雖然說太子殿下的確讓他們開了眼界,但是年少輕狂的年紀,誰不想出去揚名?
他不能揚名也就罷了,梅知景還天天鄙夷他!
梅知景不委屈,但是也很想狡辯一下。
想了許久,還是決定如實說:“楊照文,大家日後都是同僚,都為太子殿下做事。你有空在這兒爭什麼第一,不如想想如何幫助殿下解決煩惱。
殿下可不一定在意這狀元的名頭。
你們西河楊氏,想必有許多能讓殿下滿意的東西。
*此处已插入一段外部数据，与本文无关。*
From an optimization exercise on the open Yosys and OpenROAD flow, aimed at small area, a short achievable clock period and few clock cycles per item; shortcuts taken in it are not production practice.
Function not checked in this run: the RTL went through the layout flow alone.
Power is estimated from default activity; no workload was simulated.

## design/flow/run.sh

```bash
#!/bin/bash
# synth_recipe.tcl (not shown) runs the flow's synth.tcl, then flattens the netlist and writes it again
# the make line also repeats each setting of config.mk as NAME=value (left out here)
make -C /OpenROAD-flow-scripts/flow DESIGN_CONFIG=/design/flow/config.mk WORK_HOME=/design/flow/orfs CLKGATE_MAP_FILE= SYNTH_SCRIPT=/design/flow/synth_recipe.tcl finish
```

## design/flow/config.mk

```make
export PLATFORM = sky130hd
export DESIGN_NAME = cache
export DESIGN_NICKNAME = cache
export VERILOG_FILES = /design/flow/design.v
export SDC_FILE = /design/flow/constraint.sdc
export NUM_CORES = 4
export LEC_CHECK = 0
export CAP_MARGIN = 20
export CORE_MARGIN = 2
export CORE_UTILIZATION = 40
export PLACE_DENSITY = 0.6
export SETUP_SLACK_MARGIN = 4.0
export SLEW_MARGIN = 20
```

## design/flow/constraint.sdc

```tcl
create_clock -name core_clock -period 7.5 [get_ports {clk}]
set_input_delay 1.5000 -clock core_clock [delete_from_list [all_inputs] [get_ports {clk}]]
set_output_delay 1.5000 -clock core_clock [all_outputs]
set_load 0.01 [all_outputs]
```

## design/flow/design.v

```verilog
module cache
(
    input clk,
    input rst,
    input  [11:0]  cpu_adr,
    input  [127:0] cpu_dat_m,
    input  [15:0]  cpu_sel,
    input          cpu_cyc,
    input          cpu_stb,
    input          cpu_we,
    output [127:0] cpu_dat_s,
    output         cpu_ack,
    output         cpu_rty,
    output [11:0]  mem_adr,
    output [127:0] mem_dat_m,
    output [15:0]  mem_sel,
    output         mem_cyc,
    output         mem_stb,
    output         mem_we,
    input  [127:0] mem_dat_s,
    input          mem_ack,
    input          mem_rty
);
logic [127:0] data_q [16];
logic [8:0]   tag_q  [16];
logic [15:0]  val_q;
logic [15:0]  dty_q;
logic [7:0]   lru_q;           
logic         ack_q;           
logic         wb_q;            
logic         fill_q;          
logic [15:0]  wline_q;         
logic [15:0]  rsel_q;          
logic [11:0]  madr_q;          
wire req  = cpu_cyc & cpu_stb;
wire idle = ~ack_q & ~wb_q & ~fill_q;
wire [2:0] set = cpu_adr[2:0];
wire [8:0] tg  = cpu_adr[11:3];
logic [15:0] match;            
logic [15:0] mline;            
logic [15:0] vline;            
always_comb begin
    for (int l = 0; l < 16; l++) begin
        match[l] = val_q[l] & (set == l[2:0]) & (tag_q[l] == tg);
        mline[l] = (set == l[2:0]) & (lru_q[l[2:0]] != l[3]);
        vline[l] = (set == l[2:0]) & (lru_q[l[2:0]] == l[3]);
    end
end
wire hit_m = |(match & mline);
wire hit_l = |(match & vline);
wire vd    = |(vline & dty_q);
logic [8:0] vtag;
always_comb begin
    vtag = '0;
    for (int l = 0; l < 16; l++)
        vtag = vtag | ({9{vline[l]}} & tag_q[l]);
end
wire start_fill = idle & req & ~hit_m & ~hit_l & ~vd;
wire wr_mru  = idle & req & cpu_we & hit_m;
wire wr_ack  = ack_q & cpu_we;
wire wr_fill = fill_q & mem_ack;
logic [15:0]  lwe;
logic [15:0]  be;
logic [127:0] wd;
always_comb begin
    for (int l = 0; l < 16; l++)
        lwe[l] = (wr_mru & mline[l]) | ((wr_ack | wr_fill) & wline_q[l]);
    for (int b = 0; b < 16; b++) begin
        be[b] = fill_q | cpu_sel[b];
        wd[8*b +: 8] = (fill_q & ~(cpu_we & cpu_sel[b])) ? mem_dat_s[8*b +: 8]
                                                         : cpu_dat_m[8*b +: 8];
    end
end
always_ff @(posedge clk) begin
    for (int l = 0; l < 16; l++)
        for (int b = 0; b < 16; b++)
            if (lwe[l] && be[b])
                data_q[l][8*b +: 8] <= wd[8*b +: 8];
end
always_ff @(posedge clk) begin
    for (int l = 0; l < 16; l++)
        if (wr_fill && wline_q[l])
            tag_q[l] <= madr_q[11:3];
end
always_ff @(posedge clk) begin
    if (rst) begin
        val_q <= '0;
        dty_q <= '0;
        lru_q <= '0;
    end else begin
        for (int l = 0; l < 16; l++) begin
            if (wr_fill && wline_q[l]) begin
                val_q[l] <= 1'b1;
                dty_q[l] <= cpu_we;
            end else if ((wr_mru && mline[l]) || (wr_ack && wline_q[l])) begin
                dty_q[l] <= 1'b1;
            end
        end
        for (int s = 0; s < 8; s++)
            if ((ack_q | wr_fill) && (wline_q[s] | wline_q[s + 8]))
                lru_q[s] <= ~lru_q[s];
    end
end
always_ff @(posedge clk) begin
    if (rst) begin
        ack_q   <= 1'b0;
        wb_q    <= 1'b0;
        fill_q  <= 1'b0;
        rsel_q  <= '0;
    end else if (idle) begin
        ack_q   <= req & hit_l;
        wb_q    <= req & ~hit_m & ~hit_l & vd;
        fill_q  <= start_fill;
        rsel_q  <= (req & ~hit_m & (hit_l | vd)) ? vline : 16'd0;
    end else if (ack_q) begin
        ack_q   <= 1'b0;
        rsel_q  <= '0;
    end else if (wb_q) begin
        if (mem_ack) begin
            wb_q   <= 1'b0;
            fill_q <= 1'b1;
            rsel_q <= '0;
        end
    end else if (fill_q) begin
        if (mem_ack)
            fill_q <= 1'b0;
    end
end
always_ff @(posedge clk) begin
    if (idle) begin
        wline_q <= vline;
        madr_q  <= vd ? {vtag, set} : cpu_adr;
    end else if (wb_q & mem_ack) begin
        madr_q  <= cpu_adr;
    end
end
logic [127:0] dout;
always_comb begin
    dout = {128{fill_q}} & mem_dat_s;
    for (int l = 0; l < 16; l++)
        dout = dout | ({128{(idle & mline[l]) | rsel_q[l]}} & data_q[l]);
end
wire ackc = (idle & hit_m) | ack_q | (fill_q & mem_ack);
assign cpu_ack   = req & ackc;
assign cpu_rty   = req & ~ackc;
assign cpu_dat_s = dout;
assign mem_adr   = idle ? cpu_adr : madr_q;
assign mem_dat_m = dout;
assign mem_sel   = 16'hffff;
assign mem_cyc   = start_fill | wb_q | fill_q;
assign mem_stb   = start_fill | wb_q | fill_q;
assign mem_we    = wb_q;
endmodule
```

==> metrics.md <==
| Metric | Value |
|---|---|
| Gr usage total | 30.6% |
| Grt ovf | 0 |
| Int Pwr | approximately 0.021 W |
| Hpwl dp | approximately 190000 um |
| H-tree levels | 4 |
| Post-route minimum period | 5.58 ns |
| Routed wire per std cell | about 37 um |
| CP Launch Type | primary input |
| Clock Sinks | between 2k and 2.5k |
| Reg-to-reg critical path startpoint | lru_q[4] |
| Hold Crit Depth | 2 |
| Most used DFF post-synth | edfxtp_1 |
| Critical path fanouts, max | 8 |
| Bufs on Longest Clock Path | 3 |
| I/O Buffers | approximately 560 |
| Most frequent cells in the layout | edfxtp_1, buf_6, buf_12, a22oi_1, buf_4 |
| Worst Reg-to-Reg Cells | 18 |
| Sw frac | a little under a quarter |
| Design area | 127000 um2 |
| Ys Warns | 3 |
| Vias/cell | between 6 and 7 |
| Finish-stage setup viols | 0 |
| Die height | approximately 470 um |
| Gate Count Post-Synth | 5120 |
| Die area | ~230000 um2 |
| Min-delay src | val_q[7] |
| Distinct cells, synth | 70 |
| CP Data Arrival Time | just over 4 ns |
| Starting Density | 40.3% |
| Clock share of power | slightly below 40% |
| Setup Skew | 0.0517 ns |
| Setup Crit Path Kind | in -> out |
| Register area share after synthesis | between 70% and 80% |
| Iteration-0 DRC Markers | approximately 11k |
| End of the worst hold path | val_q[7] |
| Max Cap Viol | 0 |
| Worst-skew pair later-pin latency | slightly above 0.9 ns |
| TritonCTS clock tree | built |
| Worst min path class | reg -> reg |
| Fraction of layout cells with a size suffix above 1 | about 40% |
| Routability cong. | just over 0.9 |
| Final Hold Fails | 0 |
| Unrepaired setup endpoints after global routing | true |
| R2r setup slk | 3.41 ns |
| Root Driver | clkbuf_16 |
| Synth async-reset ratio | 0% |
| Number of global-route vias before repair | just under 60k |
| Relative slew margins | approximately a quarter |
| Most common cell after layout, fill and taps aside | edfxtp_1 |
| Drt total wl | ~360000 um |
| Worst vdd ir | 0.000253 V |
| Drt pass-1 iters | 8 |
| Via count | roughly 63k |
| Dpl cell area | approximately 100000 um2 |
| Initial antenna violation count | 19 |
| Core ar. | ~220000 um2 |
| Final Power | 0.0278 W |
| Number of synthesized flops with an enable pin | approximately 2.2k |
| Max Slew Vio Count | 0 |
| Sequential share of power | between 50% and 60% |
| Top post-synthesis cells by area | edfxtp_1, a22oi_1, a221oi_1 |
| First-pass GRT wire length | about 480000 um |
| Layout Nets | roughly 7.1k |
| Yosys top cell area share | between 70% and 80% |
| Row Count | roughly 170 |
| PD cells | about 220 nW/um2 |
| Syn_area_per_cell | approximately 17 um2 |
| Cell taking the most area after synthesis | edfxtp_1 |
| Total negative slack | 0 ns |
| Tcrit/Tclk final | roughly three quarters |
| CP Data Required Time | around 6.0 ns |
| Fmax | ~180 MHz |
| Status | no timing/DRC/antenna violations |
| Worst Max-Slew Pin Slew | between 1 and 1.5 ns |
| # DRC | 0 |
| Cell leakage power | ~42 nW |
| Area Growth Syn to Fin | 42.8% |
| Clock slew at reported path FFs | ~0.060 ns |
| CTS Buf Count | around 220 |
| CP Capture Type | output pin |
| Largest net degree at the start of global routing | 63 |
| Sw power | approximately 0.0065 W |
| Fill count | 16.1k |
| CTS Hold Bufs | 0 |
| Reg2reg end | data_q[13][98] |
| Post-Syn Area | roughly 89000 um2 |
| Logic pwr share | 9.4% |
| Register bit total from synthesis | roughly 2.3k |
| Post-DRT Antenna Nets | 0 |
| IO Count | 580 |
| Die Width | ~470 um |
==> kinds of logic (layout without fill, tap and decap cells) <==
family,count (synthesis),count (layout),share of synthesized area (%)
other,1,25,0.00423
buffers and inverters,519,2326,3.24
flip-flops,2279,2279,76.6
AND/OR/NAND/NOR,527,529,3.52
multiplexers,176,176,2.21
AO/OA/AOI/OAI,1466,1478,13.0
XOR/XNOR,152,152,1.50
==> critical path: stages <==
cell	delay [ns]
buf_12	0.12
buf_12	0.14
nor2b_4	0.15
or3b_4	0.27
inv_6	0.05
a21o_4	0.27
buf_16	0.19
buf_6	0.13
a22o_1	0.19
a221oi_2	0.19
and3_1	0.21
nand4_1	0.24
buf_6	0.25
buf_6	0.12
==> final cells by class <==
class | instances | area [um2] | area share, %
flip-flops and latches | 2279 | 67900 | 53.6
repair buffers | 1889 | 24100 | 19.0
multi-input cells | 2351 | 23700 | 18.7
clock buffers | 273 | 5840 | 4.62
well taps | 2958 | 3700 | 2.92
clock inverters | 145 | 1230 | 0.973
inverters | 19 | 128 | 0.101
diodes | 9 | 22.5 | 0.0178
==> timing repair <==
action                                  in CTS  in global routing
gates cloned                                82                 14
setup buffers                              897                127
pin swaps                                  584                457
resized for setup                         1997                293
endpoints found under the setup margin    2618               2351
==> power groups by stage <==
| stage | Combinational (W) | Sequential (W) | Clock, W |
|---|---|---|---|
| 2_1_floorplan | 0.00110 | 0.0144 | 0 |
| 3_3_place_gp | 0.00206 | 0.0145 | 0 |
| 3_5_place_dp | 0.00208 | 0.0145 | 0 |
| 4_1_cts | 0.00248 | 0.0142 | 0.0110 |
| 5_1_grt | 0.00269 | 0.0142 | 0.0115 |
| 6_report | 0.00261 | 0.0142 | 0.0110 |
==> worst max path at each step <==
stage	start	endpoint	slack (ns)	depth (start not counted)
final	cpu_adr[1]	cpu_dat_s[1]	1.92	14
after global routing	cpu_adr[1]	cpu_dat_s[81]	1.95	15
after CTS	cpu_adr[1]	cpu_dat_s[46]	2.04	12
after detailed placement	cpu_adr[0]	cpu_dat_s[95]	0.60	12
after global placement	cpu_adr[0]	mem_dat_m[95]	0.62	12
after floorplan	cpu_adr[2]	mem_stb	2.66	13
==> sequential cells by signal, indices dropped and copies added (netlist names) <==
name and count:
ack_q 1, data_q 2048, dty_q 16, fill_q 1, lru_q 8, madr_q 12, rsel_q 16, tag_q 144
val_q 16, wb_q 1, wline_q 16
==> metrics by stage <==
step	worst slack, ns	util [%]	cells	hold slack [ns]
after global placement	0.621	46.1	8375	0.452
after CTS	2.04	56.3	9772	0.473
after detailed placement	0.597	46.1	8375	0.460
after global routing	1.95	57.5	9919	0.509
final	1.92	57.5	9923	0.479
after floorplan	2.66	-	5135	0.422
==> cells in the mapped netlist, types with 6 or more instances <==
cell type	n
a22o_1	225
xor2_1	6
buf_4	150
and4_1	9
o211ai_4	8
mux2_2	154
nand2_1	57
a21boi_1	16
o21ai_0	12
nor4_1	28
nor2_1	65
nand4_1	168
a21oi_1	274
and3_1	114
buf_2	105
o41ai_2	7
o211ai_2	9
inv_1	9
a221oi_1	242
mux2i_1	22
nand3_1	15
a21oi_2	10
nand4b_1	25
a222oi_1	136
a21o_1	18
buf_6	22
a22oi_1	479
edfxtp_1	2220
nand3b_1	6
o41ai_1	6
dfxtp_1	59
xnor2_1	146
o22ai_1	7
nor3_1	10
buf_1	40
clkbuf_1	178
==> routing by layer <==
| layer | vias to the layer above | global-route usage, % | share of wire, % |
|---|---|---|---|
| met5 | - | 0 | 0.012 |
| li1 | 24800 | - | - |
| met4 | 6 | 15.2 | 6.1 |
| met2 | 5174 | 46.7 | 45 |
| met1 | 31900 | 40.2 | 36 |
| met3 | 981 | 8.64 | 14 |

## port drivers added, routing unchanged
Ports are ideal in the flow. The routed layout listed here was re-timed in OpenROAD.
Step 1: set_driving_cell puts a clkbuf_16 on clk and a buf_2 on each other input, an assumption about the parent block.
Step 2 moves the port delays by t, midway between the first and last clock arrival at a register: inputs arrive t later, outputs are due t later. That takes back most of the time a late clock gives input paths.
a / b / c = ideal / step 1 / step 2; a / b = the first two.
t, ns: 0.982
slack for setup (ns): 1.921 / 1.874 / 1.874
worst setup path after step 2: input to output
After both steps this run still meets setup and hold. For this run, drivers alone change the setup slack by -0.047 ns; drivers and shift together by -0.047 ns.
”
梅知景一番話,讓楊照文沉默了。
最近,殿下似乎的確是看重梅知景許多,難道真的是需要他們為殿下創造價值?
三思閣裡的一切,魏安寧和楚承淵並不知道。
這兩日的時間裡,兩人一直在讓人打聽受災地方的情況。
轉眼的,到了夜裡。
太子府的門口,兩人從府門內出來。
魏安寧與楚承淵兩人,皆是一身的蘭芝紫色的錦衣,同樣的配色之下,穿出的感覺,卻好似冰與火一樣。
楚承淵就好似那凜然冬雪,而魏安寧,則更像是這正熱的天氣下,那一團烈火。
今日是乞巧節,也是最近夜裡的京城最熱鬨的時候。
京城的夜景極好,兩人坐上了馬車,今日是江天駕車,直奔著月老祠的方向而去。